[Dataset entries]
※ ※ ※

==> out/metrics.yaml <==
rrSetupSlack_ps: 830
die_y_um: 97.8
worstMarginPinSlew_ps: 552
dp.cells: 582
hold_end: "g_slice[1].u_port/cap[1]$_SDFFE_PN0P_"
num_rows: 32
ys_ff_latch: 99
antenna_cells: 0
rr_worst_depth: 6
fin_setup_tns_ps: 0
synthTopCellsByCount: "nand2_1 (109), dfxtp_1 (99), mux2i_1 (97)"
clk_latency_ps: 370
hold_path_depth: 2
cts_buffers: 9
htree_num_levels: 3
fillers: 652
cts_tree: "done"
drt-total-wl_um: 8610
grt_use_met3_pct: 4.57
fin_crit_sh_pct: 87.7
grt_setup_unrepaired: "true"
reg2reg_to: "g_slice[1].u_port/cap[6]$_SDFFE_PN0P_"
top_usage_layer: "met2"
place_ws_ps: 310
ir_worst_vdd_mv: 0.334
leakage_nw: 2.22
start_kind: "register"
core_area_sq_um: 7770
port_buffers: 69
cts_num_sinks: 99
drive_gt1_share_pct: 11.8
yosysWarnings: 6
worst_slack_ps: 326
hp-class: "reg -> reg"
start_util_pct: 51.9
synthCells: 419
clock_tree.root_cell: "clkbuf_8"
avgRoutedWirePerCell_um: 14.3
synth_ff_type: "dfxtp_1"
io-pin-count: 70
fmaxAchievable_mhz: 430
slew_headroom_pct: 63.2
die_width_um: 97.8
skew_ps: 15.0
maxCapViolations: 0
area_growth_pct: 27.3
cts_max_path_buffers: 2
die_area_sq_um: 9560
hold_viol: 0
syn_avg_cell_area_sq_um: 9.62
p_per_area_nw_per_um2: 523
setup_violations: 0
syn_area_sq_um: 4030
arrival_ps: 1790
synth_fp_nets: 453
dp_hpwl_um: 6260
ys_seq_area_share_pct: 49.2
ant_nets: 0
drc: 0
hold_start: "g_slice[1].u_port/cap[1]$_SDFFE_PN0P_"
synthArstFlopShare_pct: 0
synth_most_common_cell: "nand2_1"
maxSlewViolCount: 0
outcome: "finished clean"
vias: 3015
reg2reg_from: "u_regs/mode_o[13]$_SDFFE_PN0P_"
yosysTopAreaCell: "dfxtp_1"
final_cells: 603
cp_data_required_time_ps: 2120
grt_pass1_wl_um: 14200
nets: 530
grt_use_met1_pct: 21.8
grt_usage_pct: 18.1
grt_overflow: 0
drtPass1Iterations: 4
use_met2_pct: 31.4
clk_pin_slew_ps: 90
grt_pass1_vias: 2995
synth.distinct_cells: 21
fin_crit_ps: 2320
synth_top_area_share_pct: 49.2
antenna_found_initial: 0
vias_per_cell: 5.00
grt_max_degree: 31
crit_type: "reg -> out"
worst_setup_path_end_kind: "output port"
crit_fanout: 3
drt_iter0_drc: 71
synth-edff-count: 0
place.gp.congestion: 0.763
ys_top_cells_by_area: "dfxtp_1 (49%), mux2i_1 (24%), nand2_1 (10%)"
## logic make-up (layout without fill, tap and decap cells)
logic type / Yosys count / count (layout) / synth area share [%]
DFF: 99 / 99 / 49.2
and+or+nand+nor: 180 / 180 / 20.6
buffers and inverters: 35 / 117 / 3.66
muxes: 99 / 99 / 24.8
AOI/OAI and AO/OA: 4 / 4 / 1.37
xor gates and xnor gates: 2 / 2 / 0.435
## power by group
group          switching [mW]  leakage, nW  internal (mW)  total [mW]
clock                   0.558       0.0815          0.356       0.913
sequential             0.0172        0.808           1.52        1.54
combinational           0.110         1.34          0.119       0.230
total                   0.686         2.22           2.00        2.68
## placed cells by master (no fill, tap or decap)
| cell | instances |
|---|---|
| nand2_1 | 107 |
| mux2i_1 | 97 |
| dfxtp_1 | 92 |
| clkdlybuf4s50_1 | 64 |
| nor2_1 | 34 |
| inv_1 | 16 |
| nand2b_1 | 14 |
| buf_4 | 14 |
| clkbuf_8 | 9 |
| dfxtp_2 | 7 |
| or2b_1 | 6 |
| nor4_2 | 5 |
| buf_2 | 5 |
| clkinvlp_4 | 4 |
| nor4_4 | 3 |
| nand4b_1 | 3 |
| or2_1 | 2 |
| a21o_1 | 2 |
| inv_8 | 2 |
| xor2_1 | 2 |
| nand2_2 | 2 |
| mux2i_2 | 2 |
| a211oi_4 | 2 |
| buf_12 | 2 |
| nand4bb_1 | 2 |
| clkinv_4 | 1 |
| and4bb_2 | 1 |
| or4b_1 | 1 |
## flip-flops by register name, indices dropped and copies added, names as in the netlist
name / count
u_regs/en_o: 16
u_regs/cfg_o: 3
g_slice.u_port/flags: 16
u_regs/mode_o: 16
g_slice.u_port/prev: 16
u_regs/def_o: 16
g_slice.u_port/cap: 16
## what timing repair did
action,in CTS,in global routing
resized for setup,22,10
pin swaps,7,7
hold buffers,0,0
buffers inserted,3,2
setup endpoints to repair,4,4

※ ※ ※

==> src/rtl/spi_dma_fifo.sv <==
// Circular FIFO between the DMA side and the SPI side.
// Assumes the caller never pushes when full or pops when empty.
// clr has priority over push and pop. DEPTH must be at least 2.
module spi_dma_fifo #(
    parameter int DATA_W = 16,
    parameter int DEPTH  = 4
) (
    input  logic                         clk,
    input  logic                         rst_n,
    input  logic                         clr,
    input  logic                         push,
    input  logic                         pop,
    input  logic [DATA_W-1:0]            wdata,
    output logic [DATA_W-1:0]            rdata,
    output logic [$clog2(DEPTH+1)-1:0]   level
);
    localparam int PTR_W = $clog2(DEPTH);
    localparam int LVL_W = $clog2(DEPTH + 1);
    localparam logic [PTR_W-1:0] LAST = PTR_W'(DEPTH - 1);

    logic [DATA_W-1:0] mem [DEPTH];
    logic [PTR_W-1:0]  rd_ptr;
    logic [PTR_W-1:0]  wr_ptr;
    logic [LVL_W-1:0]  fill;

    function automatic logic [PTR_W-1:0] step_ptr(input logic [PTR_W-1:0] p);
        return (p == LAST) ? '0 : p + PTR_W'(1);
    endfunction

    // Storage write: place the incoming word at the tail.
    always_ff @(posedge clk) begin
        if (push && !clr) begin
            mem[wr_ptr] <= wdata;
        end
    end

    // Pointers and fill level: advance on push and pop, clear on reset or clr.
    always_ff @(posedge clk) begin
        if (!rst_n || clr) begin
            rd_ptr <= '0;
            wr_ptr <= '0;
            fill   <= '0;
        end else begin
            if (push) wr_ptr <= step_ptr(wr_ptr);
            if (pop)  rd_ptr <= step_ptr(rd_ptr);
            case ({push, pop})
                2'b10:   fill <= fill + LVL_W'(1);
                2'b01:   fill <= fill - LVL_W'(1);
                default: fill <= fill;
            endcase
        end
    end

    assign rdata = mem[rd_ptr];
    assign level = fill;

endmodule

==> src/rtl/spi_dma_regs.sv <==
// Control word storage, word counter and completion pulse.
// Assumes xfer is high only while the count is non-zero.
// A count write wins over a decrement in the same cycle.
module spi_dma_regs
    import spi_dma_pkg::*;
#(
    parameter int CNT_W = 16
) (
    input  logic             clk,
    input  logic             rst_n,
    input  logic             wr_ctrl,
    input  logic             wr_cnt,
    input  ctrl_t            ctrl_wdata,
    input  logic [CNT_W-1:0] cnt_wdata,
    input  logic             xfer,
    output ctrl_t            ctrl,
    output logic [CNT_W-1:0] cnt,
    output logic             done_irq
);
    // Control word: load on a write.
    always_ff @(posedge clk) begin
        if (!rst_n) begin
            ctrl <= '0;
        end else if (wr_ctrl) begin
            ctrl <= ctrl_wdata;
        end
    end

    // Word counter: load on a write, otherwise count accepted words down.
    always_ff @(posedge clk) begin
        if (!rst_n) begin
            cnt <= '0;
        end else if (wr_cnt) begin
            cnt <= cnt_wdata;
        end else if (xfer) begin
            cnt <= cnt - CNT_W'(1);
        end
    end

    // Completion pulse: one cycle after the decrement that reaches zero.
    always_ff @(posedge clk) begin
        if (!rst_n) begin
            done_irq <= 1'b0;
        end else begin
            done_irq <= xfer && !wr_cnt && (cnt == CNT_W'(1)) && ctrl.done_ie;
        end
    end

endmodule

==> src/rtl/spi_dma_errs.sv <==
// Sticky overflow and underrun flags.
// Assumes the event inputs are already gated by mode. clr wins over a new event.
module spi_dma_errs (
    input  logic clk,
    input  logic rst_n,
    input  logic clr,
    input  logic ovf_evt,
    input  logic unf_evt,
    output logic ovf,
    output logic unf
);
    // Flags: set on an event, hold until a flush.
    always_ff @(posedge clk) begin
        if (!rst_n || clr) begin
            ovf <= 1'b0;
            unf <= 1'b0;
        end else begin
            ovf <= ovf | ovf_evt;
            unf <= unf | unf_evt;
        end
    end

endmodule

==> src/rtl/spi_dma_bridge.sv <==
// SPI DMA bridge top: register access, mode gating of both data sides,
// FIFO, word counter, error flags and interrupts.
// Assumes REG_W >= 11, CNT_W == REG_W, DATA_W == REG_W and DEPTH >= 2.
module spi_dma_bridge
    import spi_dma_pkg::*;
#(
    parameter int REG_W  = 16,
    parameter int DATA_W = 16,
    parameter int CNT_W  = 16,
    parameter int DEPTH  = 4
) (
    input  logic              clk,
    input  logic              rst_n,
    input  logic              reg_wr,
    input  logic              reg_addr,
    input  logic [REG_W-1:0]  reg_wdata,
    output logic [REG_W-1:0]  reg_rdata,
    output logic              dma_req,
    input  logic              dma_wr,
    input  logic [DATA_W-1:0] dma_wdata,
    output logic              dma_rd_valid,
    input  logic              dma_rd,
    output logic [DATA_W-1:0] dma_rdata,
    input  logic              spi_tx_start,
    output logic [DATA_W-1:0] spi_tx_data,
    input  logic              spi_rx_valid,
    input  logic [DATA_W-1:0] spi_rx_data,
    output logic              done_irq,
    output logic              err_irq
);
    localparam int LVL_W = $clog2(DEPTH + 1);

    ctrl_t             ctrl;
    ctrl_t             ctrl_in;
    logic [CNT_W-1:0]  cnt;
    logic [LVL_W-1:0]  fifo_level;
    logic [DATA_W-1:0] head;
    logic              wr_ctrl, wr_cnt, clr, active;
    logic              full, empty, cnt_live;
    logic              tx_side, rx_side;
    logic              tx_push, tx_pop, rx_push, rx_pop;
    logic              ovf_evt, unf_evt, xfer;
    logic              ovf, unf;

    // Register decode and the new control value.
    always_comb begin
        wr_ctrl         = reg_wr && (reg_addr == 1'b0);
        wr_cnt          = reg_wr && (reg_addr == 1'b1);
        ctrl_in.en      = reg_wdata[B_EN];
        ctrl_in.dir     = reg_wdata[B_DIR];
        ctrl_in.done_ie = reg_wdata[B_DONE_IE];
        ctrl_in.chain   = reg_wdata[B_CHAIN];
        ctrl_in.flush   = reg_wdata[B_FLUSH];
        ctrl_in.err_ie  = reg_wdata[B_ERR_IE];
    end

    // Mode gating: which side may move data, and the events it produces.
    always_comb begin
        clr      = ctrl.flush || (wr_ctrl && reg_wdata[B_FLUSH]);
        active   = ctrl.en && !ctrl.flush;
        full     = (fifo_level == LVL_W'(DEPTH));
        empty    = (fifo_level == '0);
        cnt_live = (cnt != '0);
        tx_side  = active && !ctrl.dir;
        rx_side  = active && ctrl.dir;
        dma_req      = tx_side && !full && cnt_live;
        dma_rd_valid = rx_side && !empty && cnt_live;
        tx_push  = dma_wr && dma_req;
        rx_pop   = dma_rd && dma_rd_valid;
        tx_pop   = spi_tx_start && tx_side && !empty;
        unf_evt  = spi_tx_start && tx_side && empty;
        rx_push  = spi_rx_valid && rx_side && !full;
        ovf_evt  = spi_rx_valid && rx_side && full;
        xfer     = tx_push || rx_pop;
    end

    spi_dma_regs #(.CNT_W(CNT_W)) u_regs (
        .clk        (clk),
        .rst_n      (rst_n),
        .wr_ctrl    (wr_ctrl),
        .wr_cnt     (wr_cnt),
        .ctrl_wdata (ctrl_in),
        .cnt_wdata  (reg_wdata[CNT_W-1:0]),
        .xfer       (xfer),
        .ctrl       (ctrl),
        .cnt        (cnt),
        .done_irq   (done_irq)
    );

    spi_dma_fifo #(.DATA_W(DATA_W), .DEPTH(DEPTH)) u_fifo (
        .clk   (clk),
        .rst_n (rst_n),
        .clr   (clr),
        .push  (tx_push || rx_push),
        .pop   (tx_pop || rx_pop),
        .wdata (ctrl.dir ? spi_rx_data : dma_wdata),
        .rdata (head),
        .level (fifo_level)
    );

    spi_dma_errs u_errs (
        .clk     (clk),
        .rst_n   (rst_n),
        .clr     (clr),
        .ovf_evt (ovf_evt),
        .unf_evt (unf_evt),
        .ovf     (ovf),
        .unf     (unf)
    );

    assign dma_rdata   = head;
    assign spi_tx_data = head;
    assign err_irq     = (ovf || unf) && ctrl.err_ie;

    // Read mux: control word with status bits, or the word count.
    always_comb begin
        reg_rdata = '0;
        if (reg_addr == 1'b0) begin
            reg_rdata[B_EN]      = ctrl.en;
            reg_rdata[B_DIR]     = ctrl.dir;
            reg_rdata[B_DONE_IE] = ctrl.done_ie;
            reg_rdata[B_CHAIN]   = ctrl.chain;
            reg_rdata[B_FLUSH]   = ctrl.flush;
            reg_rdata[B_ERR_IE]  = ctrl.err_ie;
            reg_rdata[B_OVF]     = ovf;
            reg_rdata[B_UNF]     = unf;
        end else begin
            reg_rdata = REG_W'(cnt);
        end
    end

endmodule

※ ※ ※

**What you need to do**
Starting with the line above that holds "nand4b_1 | 3 |" and stopping with the line that holds "setup endpoints to repair,4,4", reproduce each line exactly, omitting all other lines.

**Solution**
| nand4b_1 | 3 |
| or2_1 | 2 |
| a21o_1 | 2 |
| inv_8 | 2 |
| xor2_1 | 2 |
| nand2_2 | 2 |
| mux2i_2 | 2 |
| a211oi_4 | 2 |
| buf_12 | 2 |
| nand4bb_1 | 2 |
| clkinv_4 | 1 |
| and4bb_2 | 1 |
| or4b_1 | 1 |
## flip-flops by register name, indices dropped and copies added, names as in the netlist
name / count
u_regs/en_o: 16
u_regs/cfg_o: 3
g_slice.u_port/flags: 16
u_regs/mode_o: 16
g_slice.u_port/prev: 16
u_regs/def_o: 16
g_slice.u_port/cap: 16
## what timing repair did
action,in CTS,in global routing
resized for setup,22,10
pin swaps,7,7
hold buffers,0,0
buffers inserted,3,2
setup endpoints to repair,4,4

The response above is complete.